Pretty sure they made to Seattle. In what state of exhaustion is another matter…

I saw a tweet on FB from someone attending that showing, so it’s my impression that all went well. Thank goodness.


I’ve reached the stage of the crud in which I pile pillows into a huge mass, with the two new heavy ones as the core of the mound, and sleep semi-upright, like a shipwrecked sailor clinging to a rock. It at least prevents the coughing fits. And we both went to bed early last night: about 9. And got up at 7-7:30. That’s how tired and run down we are. Jane’s on her second round of antibiotic, which makes you slow, and I’m on the tail end of the crud, so I don’t feel too spiff either; we both got soaked to the skin in ice water, then had to go to dinner and a social function, and I just said to hell with the diet and ordered pizza—but Pizza Hut got my order wrong and gave me half pepperoni and half black olive on mine. Waa. I wanted them mixed. But I’ll live, she says, coughing.
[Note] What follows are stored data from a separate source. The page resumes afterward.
[src/rtl/rob_wb_arbiter.sv]
// rob_wb_arbiter: shares the single ROB writeback/wakeup port between the
// ALU and the load unit. Each requester has a small circular FIFO; one
// buffered head per cycle is granted (ALU first, with a starvation counter
// forcing load progress) and emitted as a registered one-cycle pulse.
// A retire-time flush discards everything buffered.
// Optional feature macro: ROB_WB_ARB_BYPASS_EN lets a request arriving at an
// empty buffer compete for the grant in the same cycle (1-cycle latency).
module rob_wb_arbiter #(
  parameter int ALU_BUF_DEPTH  = 2,
  parameter int LD_BUF_DEPTH   = 2,
  parameter int STARVE_LIMIT   = 3,
  parameter int ROB_ID_WIDTH   = 4,
  parameter int REG_DATA_WIDTH = 32,
  parameter int ADDR_WIDTH     = 32
) (
  input  logic                      clk,
  input  logic                      rst_aL,
  input  logic                      alu_valid,
  output logic                      alu_ready,
  input  logic [ROB_ID_WIDTH-1:0]   alu_rob_id,
  input  logic [REG_DATA_WIDTH-1:0] alu_reg_data,
  input  logic                      alu_npc_valid,
  input  logic                      alu_npc_mispred,
  input  logic [ADDR_WIDTH-1:0]     alu_npc,
  input  logic                      ld_valid,
  output logic                      ld_ready,
  input  logic [ROB_ID_WIDTH-1:0]   ld_rob_id,
  input  logic [REG_DATA_WIDTH-1:0] ld_reg_data,
  input  logic                      flush,
  output logic                      wb_valid,
  output logic                      wb_src,
  output logic [ROB_ID_WIDTH-1:0]   wb_rob_id,
  output logic [REG_DATA_WIDTH-1:0] wb_reg_data,
  output logic                      wb_npc_valid,
  output logic                      wb_npc_mispred,
  output logic [ADDR_WIDTH-1:0]     wb_npc
);

  localparam int AE_W = ROB_ID_WIDTH + REG_DATA_WIDTH + 2 + ADDR_WIDTH;
  localparam int LE_W = ROB_ID_WIDTH + REG_DATA_WIDTH;
  localparam int AP_W = (ALU_BUF_DEPTH > 1) ? $clog2(ALU_BUF_DEPTH) : 1;
  localparam int LP_W = (LD_BUF_DEPTH > 1) ? $clog2(LD_BUF_DEPTH) : 1;
  localparam int AC_W = $clog2(ALU_BUF_DEPTH + 1);
  localparam int LC_W = $clog2(LD_BUF_DEPTH + 1);
  localparam int SC_W = $clog2(STARVE_LIMIT + 1);

  logic [AE_W-1:0] alu_mem [ALU_BUF_DEPTH];
  logic [LE_W-1:0] ld_mem  [LD_BUF_DEPTH];
  logic [AP_W-1:0] alu_wr_ptr, alu_rd_ptr;
  logic [LP_W-1:0] ld_wr_ptr, ld_rd_ptr;
  logic [AC_W-1:0] alu_cnt;
  logic [LC_W-1:0] ld_cnt;
  logic [SC_W-1:0] starve_cnt;

  logic [AE_W-1:0] alu_in_ent, alu_cand_ent_p0;
  logic [LE_W-1:0] ld_in_ent, ld_cand_ent_p0;
  logic            alu_byp_p0, ld_byp_p0;
  logic            alu_cand_vld_p0, ld_cand_vld_p0;
  logic            grant_alu_p0, grant_ld_p0;
  logic            alu_enq, alu_deq, ld_enq, ld_deq;

  logic [ROB_ID_WIDTH-1:0]   c_alu_rob_id, c_ld_rob_id;
  logic [REG_DATA_WIDTH-1:0] c_alu_data, c_ld_data;
  logic                      c_alu_nv, c_alu_nm;
  logic [ADDR_WIDTH-1:0]     c_alu_npc;

  function automatic logic [AP_W-1:0] alu_ptr_inc(input logic [AP_W-1:0] p);
    return (p == AP_W'(ALU_BUF_DEPTH - 1)) ? '0 : p + 1'b1;
  endfunction

  function automatic logic [LP_W-1:0] ld_ptr_inc(input logic [LP_W-1:0] p);
    return (p == LP_W'(LD_BUF_DEPTH - 1)) ? '0 : p + 1'b1;
  endfunction

  // Stage p0: buffer heads, handshake and grant
  assign alu_ready  = (alu_cnt != AC_W'(ALU_BUF_DEPTH)) && !flush;
  assign ld_ready   = (ld_cnt != LC_W'(LD_BUF_DEPTH)) && !flush;
  assign alu_in_ent = {alu_rob_id, alu_reg_data, alu_npc_valid, alu_npc_mispred, alu_npc};
  assign ld_in_ent  = {ld_rob_id, ld_reg_data};

`ifdef ROB_WB_ARB_BYPASS_EN
  // ready already folds in !flush, so bypass is off during a flush
  assign alu_byp_p0 = (alu_cnt == '0) && alu_valid && alu_ready;
  assign ld_byp_p0  = (ld_cnt == '0) && ld_valid && ld_ready;
`else
  assign alu_byp_p0 = 1'b0;
  assign ld_byp_p0  = 1'b0;
`endif

  assign alu_cand_vld_p0 = (alu_cnt != '0) || alu_byp_p0;
  assign ld_cand_vld_p0  = (ld_cnt != '0) || ld_byp_p0;
  assign alu_cand_ent_p0 = (alu_cnt != '0) ? alu_mem[alu_rd_ptr] : alu_in_ent;
  assign ld_cand_ent_p0  = (ld_cnt != '0) ? ld_mem[ld_rd_ptr] : ld_in_ent;
  assign {c_alu_rob_id, c_alu_data, c_alu_nv, c_alu_nm, c_alu_npc} = alu_cand_ent_p0;
  assign {c_ld_rob_id, c_ld_data} = ld_cand_ent_p0;

  // Fixed ALU priority unless the load has waited STARVE_LIMIT ALU wins
  always_comb begin
    grant_alu_p0 = 1'b0;
    grant_ld_p0  = 1'b0;
    if (!flush) begin
      if (alu_cand_vld_p0 && ld_cand_vld_p0) begin
        if (starve_cnt == SC_W'(STARVE_LIMIT)) grant_ld_p0 = 1'b1;
        else                                   grant_alu_p0 = 1'b1;
      end else if (alu_cand_vld_p0) begin
        grant_alu_p0 = 1'b1;
      end else if (ld_cand_vld_p0) begin
        grant_ld_p0 = 1'b1;
      end
    end
  end

  // A bypassed grant consumes the input directly and never touches the FIFO
  assign alu_deq = grant_alu_p0 && (alu_cnt != '0);
  assign ld_deq  = grant_ld_p0 && (ld_cnt != '0);
  assign alu_enq = alu_valid && alu_ready && !(grant_alu_p0 && alu_byp_p0);
  assign ld_enq  = ld_valid && ld_ready && !(grant_ld_p0 && ld_byp_p0);

  // FIFO payload storage (data only, no reset needed)
  always_ff @(posedge clk) begin
    if (alu_enq) alu_mem[alu_wr_ptr] <= alu_in_ent;
    if (ld_enq)  ld_mem[ld_wr_ptr]   <= ld_in_ent;
  end

  // FIFO pointers and occupancy; reset or flush empties both buffers
  always_ff @(posedge clk) begin
    if (!rst_aL || flush) begin
      alu_wr_ptr <= '0;
      alu_rd_ptr <= '0;
      alu_cnt    <= '0;
      ld_wr_ptr  <= '0;
      ld_rd_ptr  <= '0;
      ld_cnt     <= '0;
    end else begin
      if (alu_enq) alu_wr_ptr <= alu_ptr_inc(alu_wr_ptr);
      if (alu_deq) alu_rd_ptr <= alu_ptr_inc(alu_rd_ptr);
      if (alu_enq && !alu_deq)      alu_cnt <= alu_cnt + 1'b1;
      else if (!alu_enq && alu_deq) alu_cnt <= alu_cnt - 1'b1;
      if (ld_enq) ld_wr_ptr <= ld_ptr_inc(ld_wr_ptr);
      if (ld_deq) ld_rd_ptr <= ld_ptr_inc(ld_rd_ptr);
      if (ld_enq && !ld_deq)      ld_cnt <= ld_cnt + 1'b1;
      else if (!ld_enq && ld_deq) ld_cnt <= ld_cnt - 1'b1;
    end
  end

  // Starvation counter: counts ALU wins while a load is waiting
  always_ff @(posedge clk) begin
    if (!rst_aL || flush) begin
      starve_cnt <= '0;
    end else if (grant_ld_p0 || !ld_cand_vld_p0) begin
      starve_cnt <= '0;
    end else if (grant_alu_p0 && alu_cand_vld_p0 &&
                 (starve_cnt != SC_W'(STARVE_LIMIT))) begin
      starve_cnt <= starve_cnt + 1'b1;
    end
  end

  // Stage p1: registered writeback pulse; data holds when no grant
  always_ff @(posedge clk) begin
    if (!rst_aL) begin
      wb_valid       <= 1'b0;
      wb_src         <= 1'b0;
      wb_rob_id      <= '0;
      wb_reg_data    <= '0;
      wb_npc_valid   <= 1'b0;
      wb_npc_mispred <= 1'b0;
      wb_npc         <= '0;
    end else begin
      wb_valid <= grant_alu_p0 || grant_ld_p0;
      if (grant_alu_p0) begin
        wb_src         <= 1'b0;
        wb_rob_id      <= c_alu_rob_id;
        wb_reg_data    <= c_alu_data;
        wb_npc_valid   <= c_alu_nv;
        wb_npc_mispred <= c_alu_nm;
        wb_npc         <= c_alu_npc;
      end else if (grant_ld_p0) begin
        wb_src         <= 1'b1;
        wb_rob_id      <= c_ld_rob_id;
        wb_reg_data    <= c_ld_data;
        wb_npc_valid   <= 1'b0;
        wb_npc_mispred <= 1'b0;
        wb_npc         <= '0;
      end
    end
  end

endmodule

[config.mk]
export PLATFORM = sky130hd
export DESIGN_NAME = rob_wb_arbiter
export DESIGN_NICKNAME = d
export VERILOG_FILES = /design/src/rtl/rob_wb_arbiter.sv
export SDC_FILE = /design/constraint.sdc
export NUM_CORES = 1
export LEC_CHECK = 0
export ABC_CLOCK_PERIOD_IN_PS = 9400
export CORE_MARGIN = 1.5
export CORE_UTILIZATION = 56
export DETAILED_ROUTE_END_ITERATION = 8
export DONT_BUFFER_PORTS = 1
export GPL_TIMING_DRIVEN = 0
export PLACE_DENSITY = 0.76
export SYNTH_ARGS = -nofsm -noshare
export SYNTH_HDL_FRONTEND = slang
export SYNTH_SLANG_ARGS = --single-unit
[constraint.sdc]
create_clock -name clk -period 9.4 [get_ports clk]
set_input_delay 1.41 -clock clk [delete_from_list [all_inputs] [get_ports clk]]
set_output_delay 1.41 -clock clk [all_outputs]
set_load 0.01 [all_outputs]
## Word-level counts from Yosys, hierarchy flattened

Memories as Yosys holds them, arrays and structs flattened. A register that Yosys moved wholly into a read port is not among the register bits.
Index checks and enable logic that the tools add are counted.
W data, S select, Z words.

- Register bits: 82
- RAM bits: 212
- Bits of input ports: 111
- Output and inout bits: 74
- Memories: 2

Memory list:

| memory | depth | bits a word | rd ports | clocked after memory_dff | wr ports | RTL line | RTL |
|---|---|---|---|---|---|---|---|
| alu_mem | 2 | 70 | 1 | 1 | 1 | 47 | `logic [AE_W-1:0] alu_mem [ALU_BUF_DEPTH];` |
| ld_mem | 2 | 36 | 1 | 1 | 1 | 48 | `logic [LE_W-1:0] ld_mem [LD_BUF_DEPTH];` |

- Add/sub/neg operators: 9
- Eq/ne operators: 4
- Multiplexer cells: 36
- Bitwise logic cells: 1
- Reduce and logical (&&, ||, !) cells: 29

Operators with widths:

| kind | count |
|---|---|
| $mux W32 | 4 |
| $mux W70 | 1 |
| $mux W36 | 1 |
| $mux W1 | 24 |
| $logic_and A1 B1 Y1 | 12 |
| $reduce_bool A2 Y1 | 5 |
| $mux W2 | 4 |
| $mux W4 | 2 |
| $logic_not A1 Y1 | 7 |
| $add A2 B1 Y2 const B | 3 |
| $ne A2 B2 Y1 const B | 3 |
| $add A1 B1 Y1 const B | 4 |
| $reduce_or A2 Y1 | 2 |
| $sub A2 B1 Y2 const B | 2 |
| $logic_or A1 B1 Y1 | 3 |
| $eq A2 B2 Y1 const B | 1 |
| $not A1 Y1 | 1 |

## Depth between registers and ports, before layout

Gate-level depths: netlist (run 1).

- Depth after elaboration: 9
- Mapped depth: 9
- Depth with buffers taken out: 8

## Worst setup path after synthesis (run 1)

Ideal clock, no wire load.

- Path type: in2reg
- From: input flush
- To: register alu_wr_ptr
- Library setup time: 88 ps
- Arrival time: 9156 ps
- Required time: 9312 ps
- Slack: 156 ps
- Cell stages on the path: 3
- Cell sequence: clkbuf_1 -> nor4_1 -> o21ba_2

- Longest elaborated chain between the ends: 3

RTL lines:

| element | RTL line | RTL |
|---|---|---|
| start, declared | 29 | `input logic flush,` |
| $logic_not A1 Y1 | -- |  |
| $logic_and A1 B1 Y1 | 76 | `assign alu_ready = (alu_cnt != AC_W'(ALU_BUF_DEPTH)) && !flush;` |
| $logic_and A1 B1 Y1 | 116 | `assign alu_enq = alu_valid && alu_ready && !(grant_alu_p0 && alu_byp_p0);` |
| end signal, assigned | 135 | `if (alu_enq) alu_wr_ptr <= alu_ptr_inc(alu_wr_ptr);` |
| end, declared | 49 | `logic [AP_W-1:0] alu_wr_ptr, alu_rd_ptr;` |

Parallel ways exist; a longest one is shown, timed or not.
A chain may end at the register's enable or synchronous reset.

## Final worst setup path (run 1)

- From: input flush
- To: output alu_ready

- Longest elaborated chain between the ends: 2

RTL lines:

| element | RTL line | RTL |
|---|---|---|
| $logic_not A1 Y1 | -- |  |
| $logic_and A1 B1 Y1 | 76 |  |
| end, declared | 19 | `output logic alu_ready,` |

Every way passes these cells.

==> flow_summary_export.csv, run 1 <==
group,metric,value,unit
final_layout,drive_gt1_share,19.7,%
final_layout,antenna_cells_inserted,0,
pwr,total_leakage_power,4.32,nW
pwr,vdd_ir_drop_max,0.222,mV
clock_tree,htreeDepth,1,
global_routing,overflow,0,
global_routing,grt_max_degree,39,
critical_path,type_of_the_worst_setup_path,"primary input to output pin",
clock_tree,postCtsHoldBufs,0,
synth,yosys_register_bits,296,
timing,timing_max_transition_violations_final,0,
critical_path,worstPathCellList,"clkbuf_1 > nor2_1",
hold_path,beginning_of_the_worst_hold_path,"starve_cnt[0]$_SDFFE_PP0P_",
critical_path,timing.critical_path.max_delay_family,"buffers and inverters",
clock_tree,clk-insertion-delay-late,0.54,ns
floorplan,fp.dieW,142,µm
routing,initialDrtViolationCount,307,
timing,clock-skew-final,0.0119,ns
hold_path,worst_hold_path_type,"register to register",
global_routing,grt_antenna_before_repair,0,
synth,cell_with_the_most_instances_after_synthesis,"edfxtp_1",
global_routing,number_of_global_route_vias_before_repair,6241,
placement,detailedPlace.worstSlack,5.96,ns
final_layout,count_of_placed_standard_cells_in_the_final_layout_fillers_left_out,980,
final_layout,stdcell_area,12400,µm²
critical_path,timing.critical_path.slowest_stage_cell,"clkbuf_1",
routing,via_count,5840,
placement,dp.final_hpwl,15.3,mm
critical_path,worstPathRequired,7.99,ns
final_layout,area_growth,13.7,%
clock_tree,cts_buffers,30,
synth,synth_largest_type_area_fraction,58.5,%
synth,synthesis.nets,761,
floorplan,top_level_ports,185,
placement,post-place-cells,924,
critical_path,timing.critical_path.to_type,"output pin",
job,drv.max_cap_violation_count,0,
synth,ys.flop_type,"edfxtp_1",
clock_tree,cts_num_sinks,296,
final_layout,fillers,1323,
clock_tree,clk_path_buf_depth,3,
clock_tree,cts_root_buffer,"clkbuf_16",
timing,worst_slew_pin_slew,0.938,ns
synth,yosys.cell_types.count,33,
critical_path,critical_r2r_capture,"alu_cnt[1]$_SDFFE_PP0P_",
routing,antenna_violating_nets_post_route,0,
floorplan,rows,50,
timing,min_period_over_period,36.5,%
synth,ys_top_cells_by_area,"edfxtp_1, dfxtp_1, mux2i_1, nor4_1, mux2_2",
timing,timing.fmax,292,MHz
synth,yosysWarningCount,0,
timing,final.min_clock_period,3.43,ns
synth,synth_top_area_cell,"edfxtp_1",
pwr,power_density,227,nW/µm²
critical_path,cp_arrival,2.02,ns
clock_tree,cts_tree,"built",
floorplan,die-height,142,µm
final_layout,multi_input_combinational_cell_area,2540,µm²
critical_path,cp_num_buf_inv,1,
synth,seq_area_frac_synth,73.9,%
placement,final_weighted_congestion_in_routability_driven_placement,0.854,
clock_tree,post_cts_buffers,0,
hold_path,min_to,"starve_cnt[0]$_SDFFE_PP0P_",
routing,vias_per_cell,5.96,
final_layout,number_of_nets_in_the_layout,810,
clock_tree,cts_repair_resize_count,0,
synth,synthesis.area,10900,µm²
final_layout,sequential_cell_area,8050,µm²
routing,wl,22.4,mm
floorplan,design.die.area,20300,µm²
clock_tree,clk_pin_slew_worst_paths,0.06,ns
timing,final-hold-violation-count,0,
critical_path,critical-path-max-stage-delay,0.38,ns
timing,grt_setup_unrepaired,"false",
placement,io_buffer_count,0,
synth,netlist_top_cells_count,"edfxtp_1, dfxtp_1, nor4_1",
floorplan,placeableCoreArea,18900,µm²
floorplan,initial_core_util,57.6,%
routing,detailed_route_drc_error_count,0,
synth,syn-instance-count,647,
global_routing,first_pass_grt_wire_length,34.1,mm
synth,synth-async-reset-ratio,0,%
synth,synth_edf_count,212,
timing,fin_ws,5.97,ns
critical_path,crit-reg2reg-launch,"starve_cnt[0]$_SDFFE_PP0P_",
synth,post_synth.cell_area_avg,16.8,µm²
routing,route.detailed.wl_per_inst,22.8,µm
timing,max_slew_margin,37.5,%
routing,dr.pass1.iters,5,
critical_path,worstSetupStartpointType,"primary input",
placement,placedInstanceArea,11400,µm²
critical_path,r2r.worst_path.cells,7,
hold_path,whs_path_depth,1,
timing,whs,0.429,ns
global_routing,grtUsageTotal,22.2,%
pwr,power_after_layout,0.00281,W
critical_path,reg2reg_slack,7.14,ns
critical_path,path_max_fanout,10,
timing,report.final.setup_viol,0,
status,run_status,"completed",
report_power, final:
part           total (W)  internal (W)  leakage [nW]  switching (W)
registers        0.00148       0.00145          2.63      0.0000311
logic           0.000135     0.0000535          1.21      0.0000814
clock network    0.00119      0.000725         0.483       0.000468
per-layer routing:
layer	GRT usage, %	up-vias	routed length [µm]
li1	-	2702	-
met1	25.9	2880	8450
met2	38.4	215	11000
met3	8.92	43	2380
met4	5.75	0	508
met5	0	-	0
layout make-up:
| class | instances | area share, % |
|---|---|---|
| sequential | 296 | 65.0 |
| multi-input combinational | 299 | 20.6 |
| tap | 260 | 2.63 |
| buffer | 49 | 2.41 |
| clock buffer | 45 | 6.77 |
| clock inverter | 11 | 1.32 |
| inverter | 3 | 0.0910 |
| timing repair buffer | 17 | 1.19 |
per-stage QoR:
step | utilization, % | TNS [ns]
final | 65.5 | 0
after global routing | 65.5 | 0
after CTS | 65.5 | 0
after detailed placement | 60.2 | 0
after global placement | 59.3 | -248.74
after floorplan | - | 0
cells by family after synthesis:
group           Yosys count  synth area share, %
compound gates           88                 6.83
xor+xnor                  4                0.322
simple gates             98                 5.58
flops                   296                 73.9
buf+inv                  52                 2.84
mux                     106                 10.2
fa+ha+maj                 3                0.345
placed cells by master (no fill, tap or decap), types with 2 or more instances in the layout:
master and n:
buf_4 15, xor2_1 4, edfxtp_1 212, dfxtp_1 84, bufinv_16 4, or4_1 2
o31ai_1 2, nor2_1 7, buf_1 2, o21a_1 2, ha_1 3, buf_6 12
a21oi_1 6, inv_1 3, clkbuf_1 21, nor4_1 71, clkbuf_16 31, nor4_2 2
o21ba_2 3, o21ai_0 2, buf_2 28, or3_1 3, nor3_1 3, o31a_1 2
clkinv_2 3, a221o_1 36, mux2i_1 71, mux2_2 35, nor2b_1 3, a21o_1 34
worst max path at each step:
stage / from / to / slack (ns) / depth (start not counted)
floorplan: flush / alu_wr_ptr$_SDFFE_PP0P_ / 0.16 / 3
global placement: flush / alu_wr_ptr$_SDFFE_PP0P_ / -3.80 / 3
detailed placement: flush / alu_ready / 5.96 / 2
CTS: flush / alu_ready / 5.95 / 2
global route: flush / alu_ready / 5.93 / 2
finish: flush / alu_ready / 5.97 / 2
state kept, by name (all words and copies together), names as in the netlist, named ones only:
| register | count |
|---|---|
| wb_rob_id | 4 |
| ld_mem | 72 |
| wb_src | 1 |
| alu_rd_ptr | 1 |
| starve_cnt | 2 |
| alu_wr_ptr | 1 |
| wb_valid | 1 |
| ld_wr_ptr | 1 |
| ld_cnt | 2 |
| wb_npc_mispred | 1 |
| wb_reg_data | 32 |
| wb_npc_valid | 1 |
| alu_cnt | 2 |
| alu_mem | 140 |
| wb_npc | 32 |
| ld_rd_ptr | 1 |
Power figures use the tool's default switching activity.
==> run 2: changes to the inputs <==
--- a/config.mk
+++ b/config.mk
@@ -5,13 +5,13 @@
 export SDC_FILE = /design/constraint.sdc
 export NUM_CORES = 1
 export LEC_CHECK = 0
-export ABC_CLOCK_PERIOD_IN_PS = 9400
+export ABC_CLOCK_PERIOD_IN_PS = 3460
 export CORE_MARGIN = 1.5
 export CORE_UTILIZATION = 56
 export DETAILED_ROUTE_END_ITERATION = 8
 export DONT_BUFFER_PORTS = 1
 export GPL_TIMING_DRIVEN = 0
-export PLACE_DENSITY = 0.76
+export PLACE_DENSITY = 0.73
 export SYNTH_ARGS = -nofsm -noshare
 export SYNTH_HDL_FRONTEND = slang
 export SYNTH_SLANG_ARGS = --single-unit
==> constraint.sdc (replaced) <==
create_clock -name clk -period 3.46 [get_ports clk]
set_input_delay 0.519 -clock clk [delete_from_list [all_inputs] [get_ports clk]]
set_output_delay 0.519 -clock clk [all_outputs]
set_load 0.01 [all_outputs]
==> run 2 against run 1 <==
- combinational power rose to 2.7 times the previous value
- largest power group unchanged
- die area unchanged
- via count down 0.19%
- clock skew down 0.0041 ns
- critical endpoint is now alu_cnt[1]$_SDFFE_PP0P_
- clock-buffer cell count up 3
- worst setup slack worse by 4.8 ns
- core utilization down 0.70 points
[config.mk]
export PLATFORM = sky130hd
export DESIGN_NAME = vga_timing_gen_flat
export DESIGN_NICKNAME = d
export VERILOG_FILES = /design/src/rtl/vga_timing_gen_pkg.sv /design/src/rtl/vga_timing_gen_if.sv /design/src/rtl/vga_timing_gen_sync_delay_line.sv /design/src/rtl/vga_timing_gen.sv /design/src/flat_wrapper.sv
export SDC_FILE = /design/constraint.sdc
export NUM_CORES = 1
export LEC_CHECK = 0
export ABC_AREA = 1
export BUFFER_PORTS_ARGS = -buffer_cell sky130_fd_sc_hd__clkbuf_2
export CORE_ASPECT_RATIO = 0.75
export CORE_UTILIZATION = 55
export DETAILED_ROUTE_END_ITERATION = 8
export GPL_TIMING_DRIVEN = 0
export PLACE_DENSITY = 0.83
export SLEW_MARGIN = 0
export SYNTH_ARGS = -nofsm -noshare
export SYNTH_HDL_FRONTEND = slang
export SYNTH_SLANG_ARGS = --single-unit
[constraint.sdc]
create_clock -name vga_clk -period 5 [get_ports vga_clk]
set_clock_uncertainty 0.2 [all_clocks]
set_input_delay 0.25 -clock vga_clk [delete_from_list [all_inputs] [get_ports vga_clk]]
set_output_delay 0.25 -clock vga_clk [all_outputs]
set_load 0.02 [all_outputs]
--- src/rtl/wb_rom_reader.sv ---
// Wishbone slave that assembles a 32-bit little-endian word from four reads of an 8-bit registered ROM.
// Define WB_ROM_ERR_EN to error-acknowledge writes and out-of-range reads instead of silently acking.
module wb_rom_reader
  import wb_rom_pkg::*;
#(
  parameter int ROM_ADDR_WIDTH = 12,
  parameter int WB_ADDR_WIDTH  = 32
) (
  input  logic                      clk,
  input  logic                      rst,
  input  logic [WB_ADDR_WIDTH-1:0]  wb_adr_i,
  input  logic                      wb_cyc_i,
  input  logic                      wb_stb_i,
  input  logic                      wb_we_i,
  input  logic [3:0]                wb_sel_i,
  output logic [WB_DATA_WIDTH-1:0]  wb_dat_o,
  output logic                      wb_ack_o,
  output logic                      wb_err_o,
  output logic [ROM_ADDR_WIDTH-1:0] rom_addr_o,
  input  logic [7:0]                rom_q_i
);

  state_e                    state_q, state_d;
  logic [2:0]                cnt_q, cnt_d;
  logic [ROM_ADDR_WIDTH-1:0] rom_addr_q, rom_addr_d;
  logic [WB_DATA_WIDTH-1:0]  dat_q, dat_d;
  logic                      ack_q, ack_d;
  logic                      err_q, err_d;
  logic                      req;
  logic                      addr_bad;
  logic [1:0]                byte_idx;
  logic                      unused_ok;

  assign req = wb_cyc_i & wb_stb_i;
  // Byte selects are meaningless for a read-only word fetch.
  assign unused_ok = ^{wb_sel_i, wb_adr_i};

`ifdef WB_ROM_ERR_EN
  assign addr_bad = (wb_adr_i >> ROM_ADDR_WIDTH) != '0;
`else
  assign addr_bad = 1'b0;
`endif

  // The ROM output trails the address by one clock, so capture k uses counter value k+1.
  assign byte_idx = cnt_q[1:0] - 2'd1;

  always_comb begin
    state_d    = state_q;
    cnt_d      = cnt_q;
    rom_addr_d = rom_addr_q;
    dat_d      = dat_q;
    ack_d      = 1'b0;
    err_d      = 1'b0;
    case (state_q)
      IDLE: begin
        if (req) begin
          if (wb_we_i) begin
`ifdef WB_ROM_ERR_EN
            err_d = 1'b1;
`else
            ack_d = 1'b1;
`endif
            state_d = RESP;
          end else if (addr_bad) begin
            err_d   = 1'b1;
            state_d = RESP;
          end else begin
            rom_addr_d = {wb_adr_i[ROM_ADDR_WIDTH-1:2], 2'b00};
            cnt_d      = 3'd0;
            state_d    = FETCH;
          end
        end
      end
      FETCH: begin
        if (!req) begin
          cnt_d   = 3'd0;
          state_d = IDLE;
        end else begin
          if (cnt_q < 3'd3) rom_addr_d = rom_addr_q + 1'b1;
          if (cnt_q != 3'd0) dat_d[{byte_idx, 3'b000} +: 8] = rom_q_i;
          if (cnt_q == 3'd4) begin
            ack_d   = 1'b1;
            state_d = RESP;
          end
          cnt_d = cnt_q + 3'd1;
        end
      end
      RESP:    state_d = IDLE;
      default: state_d = IDLE;
    endcase
  end

  always_ff @(posedge clk or posedge rst) begin
    if (rst) begin
      state_q    <= IDLE;
      cnt_q      <= '0;
      rom_addr_q <= '0;
      dat_q      <= '0;
      ack_q      <= 1'b0;
      err_q      <= 1'b0;
    end else begin
      state_q    <= state_d;
      cnt_q      <= cnt_d;
      rom_addr_q <= rom_addr_d;
      dat_q      <= dat_d;
      ack_q      <= ack_d;
      err_q      <= err_d;
    end
  end

  assign wb_dat_o   = dat_q;
  assign wb_ack_o   = ack_q;
  assign wb_err_o   = err_q;
  assign rom_addr_o = rom_addr_q;

endmodule
--- config.mk ---
export PLATFORM = sky130hd
export DESIGN_NAME = wb_rom_reader
export DESIGN_NICKNAME = d
export VERILOG_FILES = /design/src/rtl/wb_rom_pkg.sv /design/src/rtl/wb_rom_reader.sv
export SDC_FILE = /design/constraint.sdc
export NUM_CORES = 1
export LEC_CHECK = 0
export CAP_MARGIN = 20
export CORE_MARGIN = 8
export CORE_UTILIZATION = 47
export DETAILED_ROUTE_END_ITERATION = 8
export GPL_ROUTABILITY_DRIVEN = 0
export PLACE_DENSITY = 0.85
export REMOVE_ABC_BUFFERS = 1
export SYNTH_ARGS = -nofsm -noshare
export SYNTH_HDL_FRONTEND = slang
export SYNTH_SLANG_ARGS = --single-unit
--- constraint.sdc ---
create_clock -name clk -period 3.1 [get_ports clk]
set_input_delay 0.775 -clock clk [delete_from_list [all_inputs] [get_ports clk]]
set_output_delay 0.775 -clock clk [all_outputs]
set_load 0.02 [all_outputs]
Weather’s grey and heavy; it’ll be twilight by 3pm, this season, with the clouds thick up there.


The good news is I’m making slow progress on the writing—not the slow part. The progress part. That’s good. If I can get through the section where I have to handle moving everybody about the map, and get to the people interacting part, that will go much faster. It’s a law of nature that you have to work the hardest on the scenes that just aren’t by their nature exciting…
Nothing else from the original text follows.